What Is Forestry?
The field of Forestry is all about creating and preserving forests and other related natural resources in a way that will sustain their health and existence. Forestry has to do with trees, plants, and animals—creating the forests and ecosystems, managing them, and sustaining them. It also has to do with the sensible use of wood in such a way as to sustain the forest environment while creating products for human consumption. Knowing how forests and animals interact and maintaining that balance is also important within this field. Forestry is a science, of course—involving biology, chemistry, math, ecology–but it’s also an art—managing and making complex decisions in which creativity is often needed.
To become a professional Forester, you will study a full-range of science and management, while getting a lot of hands-on experience in the field.

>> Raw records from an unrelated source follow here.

--- src/rtl/stopwatch_pkg.sv ---
// Shared definitions for the stopwatch controller.
//   state_t     : FSM state encoding, also exported on the state port
//   CLK_HZ      : default input clock frequency
//   TICK_HZ     : default count-tick rate (one tick per 10 ms)
//   DB_CYCLES   : default number of stable samples needed to accept a key change
//   next_state(): start/display transition rules (reset handled by the caller)
package stopwatch_pkg;

  localparam int unsigned CLK_HZ    = 50_000_000;
  localparam int unsigned TICK_HZ   = 100;
  localparam int unsigned DB_CYCLES = 255;

  typedef enum logic [2:0] {
    S_IDLE      = 3'd0,
    S_RUN       = 3'd1,
    S_PAUSE     = 3'd2,
    S_LAP       = 3'd3,
    S_LAP_PAUSE = 3'd4
  } state_t;

  // Start wins over display; a display event arriving with a start event is dropped.
  function automatic state_t next_state(state_t s, logic start, logic disp);
    state_t n;
    n = s;
    if (start) begin
      case (s)
        S_IDLE:      n = S_RUN;
        S_RUN:       n = S_PAUSE;
        S_PAUSE:     n = S_RUN;
        S_LAP:       n = S_LAP_PAUSE;
        S_LAP_PAUSE: n = S_LAP;
        default:     n = S_IDLE;
      endcase
    end else if (disp) begin
      case (s)
        S_IDLE:      n = S_IDLE;
        S_RUN:       n = S_LAP;
        S_LAP:       n = S_RUN;
        S_PAUSE:     n = S_LAP_PAUSE;
        S_LAP_PAUSE: n = S_PAUSE;
        default:     n = S_IDLE;
      endcase
    end
    return n;
  endfunction

endpackage

--- src/rtl/stopwatch_ctrl_if.sv ---
// Key inputs and control outputs of the stopwatch controller.
//   key_reset, key_start_pause, key_display_stop : raw buttons, 0 = pressed
//   cnt_tick    : one-cycle pulse, advance time counters by 10 ms
//   cnt_clr     : one-cycle pulse, clear time counters
//   disp_follow : 1 = display tracks counters, 0 = display frozen
//   running     : 1 while time advances
//   state       : FSM state encoding
// master drives the keys and observes the outputs; slave is the controller.
interface stopwatch_ctrl_if;
  logic       key_reset;
  logic       key_start_pause;
  logic       key_display_stop;
  logic       cnt_tick;
  logic       cnt_clr;
  logic       disp_follow;
  logic       running;
  logic [2:0] state;

  modport master (
    output key_reset, key_start_pause, key_display_stop,
    input  cnt_tick, cnt_clr, disp_follow, running, state
  );

  modport slave (
    input  key_reset, key_start_pause, key_display_stop,
    output cnt_tick, cnt_clr, disp_follow, running, state
  );
endinterface

--- src/rtl/stopwatch_ctrl_debounce.sv ---
// Button conditioner: 2-flop synchronizer, run-length debouncer and
// press-pulse generator for one active-low key.
//   clk, rst : clock and asynchronous active-high reset
//   key_i    : raw key, 0 = pressed, asynchronous to clk
//   press_o  : one-cycle pulse on the debounced 1->0 transition
module key_debounce #(
  parameter int unsigned DB_CYCLES = stopwatch_pkg::DB_CYCLES
) (
  input  logic clk,
  input  logic rst,
  input  logic key_i,
  output logic press_o
);

  localparam int unsigned CW = $clog2(DB_CYCLES + 1);

  logic          sync1_q;
  logic          sync2_q;
  logic          level_q;
  logic          press_q;
  logic [CW-1:0] cnt_q;

  always_ff @(posedge clk or posedge rst) begin
    if (rst) begin
      sync1_q <= 1'b1;
      sync2_q <= 1'b1;
      level_q <= 1'b1;
      press_q <= 1'b0;
      cnt_q   <= '0;
    end else begin
      sync1_q <= key_i;
      sync2_q <= sync1_q;
      press_q <= 1'b0;
      if (sync2_q == level_q) begin
        cnt_q <= '0;
      end else if (cnt_q == CW'(DB_CYCLES - 1)) begin
        // DB_CYCLES-th consecutive differing sample: accept it. The pulse is
        // registered on the same edge so it appears with the new level.
        cnt_q   <= '0;
        level_q <= sync2_q;
        press_q <= ~sync2_q;
      end else begin
        cnt_q <= cnt_q + CW'(1);
      end
    end
  end

  assign press_o = press_q;

endmodule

You’ll be prepared to work in conceptualizing forests and planning sustainable ecosystems. You can also work in forestry with a career in preparing environments that are conducive to growth with the right balance of vegetation, selective cutting of trees for sustainability or for manufacturing, or even fire-fighting and preventing fires. You’ll be concerned not only with the trees themselves and the animals that live there, but also with the soil, insects and diseases, and water in the forests.

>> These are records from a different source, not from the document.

`config.mk`:
```
export PLATFORM = sky130hd
export DESIGN_NAME = spi_counter_tx
export DESIGN_NICKNAME = d
export VERILOG_FILES = /design/src/rtl/spi_counter_tx.sv
export SDC_FILE = /design/constraint.sdc
export NUM_CORES = 1
export LEC_CHECK = 0
export BUFFER_PORTS_ARGS = -buffer_cell sky130_fd_sc_hd__clkbuf_2
export CORE_MARGIN = 2
export CORE_UTILIZATION = 38
export DETAILED_ROUTE_END_ITERATION = 7
export PLACE_DENSITY_LB_ADDON = 0.1
export SKIP_LAST_GASP = 1
export SYNTH_ARGS = -nofsm -noshare
export SYNTH_HDL_FRONTEND = slang
export SYNTH_SLANG_ARGS = --single-unit
```
`constraint.sdc`:
```
create_clock -name clk -period 1.4 [get_ports clk]
set_input_delay 0.14 -clock clk [delete_from_list [all_inputs] [get_ports clk]]
set_output_delay 0.14 -clock clk [all_outputs]
set_load 0.05 [all_outputs]
```
### config.mk
export PLATFORM = sky130hd
export DESIGN_NAME = ahb_req_master
export DESIGN_NICKNAME = d
export VERILOG_FILES = /design/src/rtl/ahb_req_master.sv
export SDC_FILE = /design/constraint.sdc
export NUM_CORES = 1
export LEC_CHECK = 0
export ABC_CLOCK_PERIOD_IN_PS = 2100
export CAP_MARGIN = 30
export CORE_UTILIZATION = 40
export CTS_CLUSTER_SIZE = 8
export DETAILED_ROUTE_END_ITERATION = 16
export PLACE_DENSITY = 0.88
export SYNTH_ARGS = -nofsm -noshare
export SYNTH_HDL_FRONTEND = slang
export SYNTH_SLANG_ARGS = --single-unit
### constraint.sdc
create_clock -name i_hclk -period 2.1 [get_ports i_hclk]
set_clock_uncertainty 0.2 [all_clocks]
set_input_delay 0.525 -clock i_hclk [delete_from_list [all_inputs] [get_ports i_hclk]]
set_output_delay 0.525 -clock i_hclk [all_outputs]
set_load 0.01 [all_outputs]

Careers in forestry may involve working for the government or for a private sector company. You might work as a Forester, a Land Manager, a Forestry Technician, a Wildland Firefighter, a Millwright, a Heavy Equipment Operator of Mechanic, or many other possibilities depending on the type of training you’ve had—anything from a certificate, to an Associate’s degree, to a Bachelor’s degree or higher. Positions in the field are perfect for people who really care about the environment, who like to work with their hands, and who can think of nothing better than working in the outdoors in beautiful forests. Is that you?